• Exercise data
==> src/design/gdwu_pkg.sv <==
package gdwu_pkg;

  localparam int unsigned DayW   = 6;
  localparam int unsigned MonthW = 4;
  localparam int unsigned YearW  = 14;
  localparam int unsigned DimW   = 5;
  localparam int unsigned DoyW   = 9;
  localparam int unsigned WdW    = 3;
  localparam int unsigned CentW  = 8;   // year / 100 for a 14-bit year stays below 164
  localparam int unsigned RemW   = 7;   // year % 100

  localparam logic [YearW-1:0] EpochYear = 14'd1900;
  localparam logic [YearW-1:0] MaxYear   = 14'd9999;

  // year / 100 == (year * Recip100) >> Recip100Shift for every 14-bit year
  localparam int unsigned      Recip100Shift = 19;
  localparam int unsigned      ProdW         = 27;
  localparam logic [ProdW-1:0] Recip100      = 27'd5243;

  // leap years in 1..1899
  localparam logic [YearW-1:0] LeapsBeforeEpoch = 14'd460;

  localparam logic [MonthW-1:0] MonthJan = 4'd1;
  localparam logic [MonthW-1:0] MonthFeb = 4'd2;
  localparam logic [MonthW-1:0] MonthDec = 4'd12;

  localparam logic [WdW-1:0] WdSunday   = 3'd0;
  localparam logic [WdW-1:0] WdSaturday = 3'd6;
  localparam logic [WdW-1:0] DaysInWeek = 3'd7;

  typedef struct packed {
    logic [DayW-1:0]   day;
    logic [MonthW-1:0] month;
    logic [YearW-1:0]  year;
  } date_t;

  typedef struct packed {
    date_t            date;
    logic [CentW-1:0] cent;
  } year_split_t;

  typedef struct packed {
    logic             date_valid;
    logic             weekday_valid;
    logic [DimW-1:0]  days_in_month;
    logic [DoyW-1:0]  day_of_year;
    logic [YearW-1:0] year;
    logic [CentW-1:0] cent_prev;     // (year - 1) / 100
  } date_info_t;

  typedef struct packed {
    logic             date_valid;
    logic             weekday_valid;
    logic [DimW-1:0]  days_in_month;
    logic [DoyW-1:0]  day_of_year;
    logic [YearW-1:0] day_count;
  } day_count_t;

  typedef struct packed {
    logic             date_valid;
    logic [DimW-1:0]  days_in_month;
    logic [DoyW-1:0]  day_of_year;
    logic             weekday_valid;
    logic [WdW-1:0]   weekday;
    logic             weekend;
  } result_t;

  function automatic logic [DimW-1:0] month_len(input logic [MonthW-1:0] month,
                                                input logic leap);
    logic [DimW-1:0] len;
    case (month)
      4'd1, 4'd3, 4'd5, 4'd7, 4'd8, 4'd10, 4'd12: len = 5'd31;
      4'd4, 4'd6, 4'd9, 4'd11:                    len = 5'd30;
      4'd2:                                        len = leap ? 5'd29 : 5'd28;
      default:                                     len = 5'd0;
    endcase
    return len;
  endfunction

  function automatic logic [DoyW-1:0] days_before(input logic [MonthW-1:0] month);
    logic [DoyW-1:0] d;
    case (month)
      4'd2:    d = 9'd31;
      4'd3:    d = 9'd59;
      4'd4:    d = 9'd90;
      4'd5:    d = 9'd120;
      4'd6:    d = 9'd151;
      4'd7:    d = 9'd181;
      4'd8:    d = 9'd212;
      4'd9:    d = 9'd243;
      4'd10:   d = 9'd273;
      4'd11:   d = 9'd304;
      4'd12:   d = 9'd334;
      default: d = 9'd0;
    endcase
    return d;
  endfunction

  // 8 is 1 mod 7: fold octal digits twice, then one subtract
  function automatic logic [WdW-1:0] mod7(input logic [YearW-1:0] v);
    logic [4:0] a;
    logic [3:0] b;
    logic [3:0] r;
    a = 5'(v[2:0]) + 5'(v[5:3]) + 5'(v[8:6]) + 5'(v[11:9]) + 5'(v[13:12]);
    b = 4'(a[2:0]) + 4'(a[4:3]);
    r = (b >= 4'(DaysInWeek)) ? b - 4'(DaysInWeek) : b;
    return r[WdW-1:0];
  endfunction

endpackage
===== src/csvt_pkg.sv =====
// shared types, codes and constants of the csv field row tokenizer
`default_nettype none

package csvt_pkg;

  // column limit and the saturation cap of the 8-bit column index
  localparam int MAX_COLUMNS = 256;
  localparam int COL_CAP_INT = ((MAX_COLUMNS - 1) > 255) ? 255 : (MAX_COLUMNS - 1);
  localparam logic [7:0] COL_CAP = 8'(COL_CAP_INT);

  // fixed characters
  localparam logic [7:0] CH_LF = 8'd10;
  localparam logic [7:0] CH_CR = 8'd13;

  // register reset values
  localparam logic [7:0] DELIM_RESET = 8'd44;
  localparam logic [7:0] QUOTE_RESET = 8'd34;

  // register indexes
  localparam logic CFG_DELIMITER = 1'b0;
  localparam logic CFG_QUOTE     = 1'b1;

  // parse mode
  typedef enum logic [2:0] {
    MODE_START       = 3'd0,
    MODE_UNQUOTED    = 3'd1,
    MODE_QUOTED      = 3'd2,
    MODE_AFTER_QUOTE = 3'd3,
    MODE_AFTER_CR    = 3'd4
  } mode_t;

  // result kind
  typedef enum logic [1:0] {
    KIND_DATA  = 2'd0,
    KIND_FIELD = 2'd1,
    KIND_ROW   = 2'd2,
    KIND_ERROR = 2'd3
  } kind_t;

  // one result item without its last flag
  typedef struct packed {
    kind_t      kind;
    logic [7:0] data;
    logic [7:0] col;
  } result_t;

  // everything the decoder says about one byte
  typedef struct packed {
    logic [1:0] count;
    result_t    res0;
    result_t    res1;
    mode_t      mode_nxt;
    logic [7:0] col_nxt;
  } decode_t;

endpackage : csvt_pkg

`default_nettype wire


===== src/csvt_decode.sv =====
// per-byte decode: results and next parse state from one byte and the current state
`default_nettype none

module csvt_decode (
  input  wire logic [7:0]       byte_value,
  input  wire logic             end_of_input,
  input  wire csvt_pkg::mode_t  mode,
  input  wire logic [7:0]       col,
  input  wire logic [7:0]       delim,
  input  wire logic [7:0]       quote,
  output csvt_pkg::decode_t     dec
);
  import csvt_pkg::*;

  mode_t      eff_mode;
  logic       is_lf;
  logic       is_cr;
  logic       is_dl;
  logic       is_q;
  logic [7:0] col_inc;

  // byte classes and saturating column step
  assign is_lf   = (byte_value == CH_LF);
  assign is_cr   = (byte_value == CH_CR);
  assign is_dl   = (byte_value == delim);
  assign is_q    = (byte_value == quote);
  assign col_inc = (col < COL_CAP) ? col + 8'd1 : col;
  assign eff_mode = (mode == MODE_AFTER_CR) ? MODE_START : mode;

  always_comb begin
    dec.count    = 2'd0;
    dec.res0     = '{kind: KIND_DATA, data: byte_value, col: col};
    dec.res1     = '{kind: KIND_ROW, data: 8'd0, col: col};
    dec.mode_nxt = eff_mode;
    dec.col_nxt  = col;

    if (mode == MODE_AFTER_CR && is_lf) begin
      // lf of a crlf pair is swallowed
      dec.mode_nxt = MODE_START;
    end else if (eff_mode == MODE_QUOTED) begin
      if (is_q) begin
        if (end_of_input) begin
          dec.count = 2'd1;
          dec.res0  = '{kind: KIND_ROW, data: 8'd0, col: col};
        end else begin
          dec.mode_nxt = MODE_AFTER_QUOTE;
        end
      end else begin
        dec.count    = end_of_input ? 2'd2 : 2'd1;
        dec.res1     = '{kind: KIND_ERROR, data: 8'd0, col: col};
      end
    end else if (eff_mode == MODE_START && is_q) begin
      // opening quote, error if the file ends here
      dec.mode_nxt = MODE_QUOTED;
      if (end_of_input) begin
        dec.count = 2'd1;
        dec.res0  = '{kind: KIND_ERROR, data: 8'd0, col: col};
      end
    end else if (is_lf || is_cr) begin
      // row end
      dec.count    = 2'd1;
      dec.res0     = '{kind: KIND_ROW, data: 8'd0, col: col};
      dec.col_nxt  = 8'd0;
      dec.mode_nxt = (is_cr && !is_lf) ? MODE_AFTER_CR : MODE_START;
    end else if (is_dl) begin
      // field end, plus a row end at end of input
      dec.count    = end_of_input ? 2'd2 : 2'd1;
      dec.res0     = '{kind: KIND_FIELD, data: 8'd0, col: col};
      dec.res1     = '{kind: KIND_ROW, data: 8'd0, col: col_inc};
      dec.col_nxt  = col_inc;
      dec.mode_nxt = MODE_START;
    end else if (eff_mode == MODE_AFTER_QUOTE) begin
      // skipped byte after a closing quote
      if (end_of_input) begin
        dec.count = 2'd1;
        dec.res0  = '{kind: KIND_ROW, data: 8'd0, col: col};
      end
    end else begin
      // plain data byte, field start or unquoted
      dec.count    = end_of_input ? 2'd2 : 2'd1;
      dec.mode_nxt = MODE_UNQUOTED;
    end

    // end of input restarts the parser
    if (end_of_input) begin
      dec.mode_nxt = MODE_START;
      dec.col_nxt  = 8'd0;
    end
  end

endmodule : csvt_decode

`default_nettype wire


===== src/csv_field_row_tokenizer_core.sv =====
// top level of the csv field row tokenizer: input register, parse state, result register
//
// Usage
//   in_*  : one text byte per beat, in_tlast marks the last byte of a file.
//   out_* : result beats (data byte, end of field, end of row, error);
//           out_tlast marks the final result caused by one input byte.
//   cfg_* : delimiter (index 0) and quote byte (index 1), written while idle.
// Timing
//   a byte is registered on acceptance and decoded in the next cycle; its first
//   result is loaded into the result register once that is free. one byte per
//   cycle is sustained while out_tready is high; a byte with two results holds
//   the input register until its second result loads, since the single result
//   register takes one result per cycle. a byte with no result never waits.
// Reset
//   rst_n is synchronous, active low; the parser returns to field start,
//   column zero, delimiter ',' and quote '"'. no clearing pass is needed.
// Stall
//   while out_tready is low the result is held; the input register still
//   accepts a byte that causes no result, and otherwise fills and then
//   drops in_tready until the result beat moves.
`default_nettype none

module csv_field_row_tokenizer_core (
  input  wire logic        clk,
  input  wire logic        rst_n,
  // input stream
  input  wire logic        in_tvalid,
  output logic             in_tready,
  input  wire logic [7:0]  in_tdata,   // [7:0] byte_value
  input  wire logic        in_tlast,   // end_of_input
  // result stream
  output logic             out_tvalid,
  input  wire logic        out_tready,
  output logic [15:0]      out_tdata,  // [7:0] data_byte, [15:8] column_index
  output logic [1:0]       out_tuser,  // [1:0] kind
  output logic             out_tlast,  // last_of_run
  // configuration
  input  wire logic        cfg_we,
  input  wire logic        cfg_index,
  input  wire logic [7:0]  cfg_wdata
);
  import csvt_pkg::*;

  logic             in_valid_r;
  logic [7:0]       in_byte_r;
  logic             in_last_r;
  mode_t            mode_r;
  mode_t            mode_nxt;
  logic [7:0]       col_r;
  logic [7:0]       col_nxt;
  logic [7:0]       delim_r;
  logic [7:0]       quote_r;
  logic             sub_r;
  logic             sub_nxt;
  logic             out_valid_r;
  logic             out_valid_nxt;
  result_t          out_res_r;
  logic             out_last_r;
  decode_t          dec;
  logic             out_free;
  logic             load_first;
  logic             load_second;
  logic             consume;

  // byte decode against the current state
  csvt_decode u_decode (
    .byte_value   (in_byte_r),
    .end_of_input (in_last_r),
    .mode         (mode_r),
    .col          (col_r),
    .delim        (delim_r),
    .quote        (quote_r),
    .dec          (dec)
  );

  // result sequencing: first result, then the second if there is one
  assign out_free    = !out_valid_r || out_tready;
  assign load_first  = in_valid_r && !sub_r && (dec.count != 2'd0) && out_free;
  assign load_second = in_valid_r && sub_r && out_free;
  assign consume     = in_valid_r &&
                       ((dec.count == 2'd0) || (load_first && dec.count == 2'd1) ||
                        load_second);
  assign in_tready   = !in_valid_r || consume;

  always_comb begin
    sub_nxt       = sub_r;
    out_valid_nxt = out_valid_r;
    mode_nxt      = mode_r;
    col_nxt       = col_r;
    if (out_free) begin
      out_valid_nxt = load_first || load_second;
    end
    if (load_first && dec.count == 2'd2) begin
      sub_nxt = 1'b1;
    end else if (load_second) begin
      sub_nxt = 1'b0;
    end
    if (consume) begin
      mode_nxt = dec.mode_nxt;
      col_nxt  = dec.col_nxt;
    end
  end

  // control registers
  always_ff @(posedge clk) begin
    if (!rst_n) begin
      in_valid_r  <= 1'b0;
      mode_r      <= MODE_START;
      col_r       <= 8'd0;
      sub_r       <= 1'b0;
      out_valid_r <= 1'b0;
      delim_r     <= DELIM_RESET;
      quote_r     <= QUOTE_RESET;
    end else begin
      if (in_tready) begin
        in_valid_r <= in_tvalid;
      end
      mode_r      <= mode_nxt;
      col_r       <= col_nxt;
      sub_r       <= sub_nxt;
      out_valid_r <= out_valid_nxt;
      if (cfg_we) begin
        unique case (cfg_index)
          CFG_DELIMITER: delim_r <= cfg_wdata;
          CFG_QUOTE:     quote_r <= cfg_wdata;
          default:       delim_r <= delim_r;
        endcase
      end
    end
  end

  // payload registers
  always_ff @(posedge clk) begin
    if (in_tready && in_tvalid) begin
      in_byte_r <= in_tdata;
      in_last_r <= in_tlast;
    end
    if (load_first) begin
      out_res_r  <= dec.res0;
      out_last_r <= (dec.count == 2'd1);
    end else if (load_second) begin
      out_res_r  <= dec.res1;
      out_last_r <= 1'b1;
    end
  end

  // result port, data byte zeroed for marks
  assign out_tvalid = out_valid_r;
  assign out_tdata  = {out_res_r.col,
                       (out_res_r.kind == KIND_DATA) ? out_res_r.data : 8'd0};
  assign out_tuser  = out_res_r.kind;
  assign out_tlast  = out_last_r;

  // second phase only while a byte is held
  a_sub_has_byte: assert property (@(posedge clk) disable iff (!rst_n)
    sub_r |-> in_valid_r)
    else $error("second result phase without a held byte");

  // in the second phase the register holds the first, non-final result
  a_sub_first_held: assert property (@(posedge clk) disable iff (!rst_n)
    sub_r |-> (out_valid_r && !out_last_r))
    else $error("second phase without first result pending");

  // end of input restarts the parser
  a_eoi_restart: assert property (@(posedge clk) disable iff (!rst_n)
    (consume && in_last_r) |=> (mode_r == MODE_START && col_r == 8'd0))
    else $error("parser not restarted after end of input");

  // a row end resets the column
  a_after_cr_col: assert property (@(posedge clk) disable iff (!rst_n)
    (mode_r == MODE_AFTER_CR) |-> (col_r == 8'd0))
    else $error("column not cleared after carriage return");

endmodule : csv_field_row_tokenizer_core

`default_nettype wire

• Task to complete
Every line from the top of the material above through the line holding "localparam logic [YearW-1:0] EpochYear" should be reproduced word for word, and nothing beyond it.

• Answer for this exercise
==> src/design/gdwu_pkg.sv <==
package gdwu_pkg;

  localparam int unsigned DayW   = 6;
  localparam int unsigned MonthW = 4;
  localparam int unsigned YearW  = 14;
  localparam int unsigned DimW   = 5;
  localparam int unsigned DoyW   = 9;
  localparam int unsigned WdW    = 3;
  localparam int unsigned CentW  = 8;   // year / 100 for a 14-bit year stays below 164
  localparam int unsigned RemW   = 7;   // year % 100

  localparam logic [YearW-1:0] EpochYear = 14'd1900;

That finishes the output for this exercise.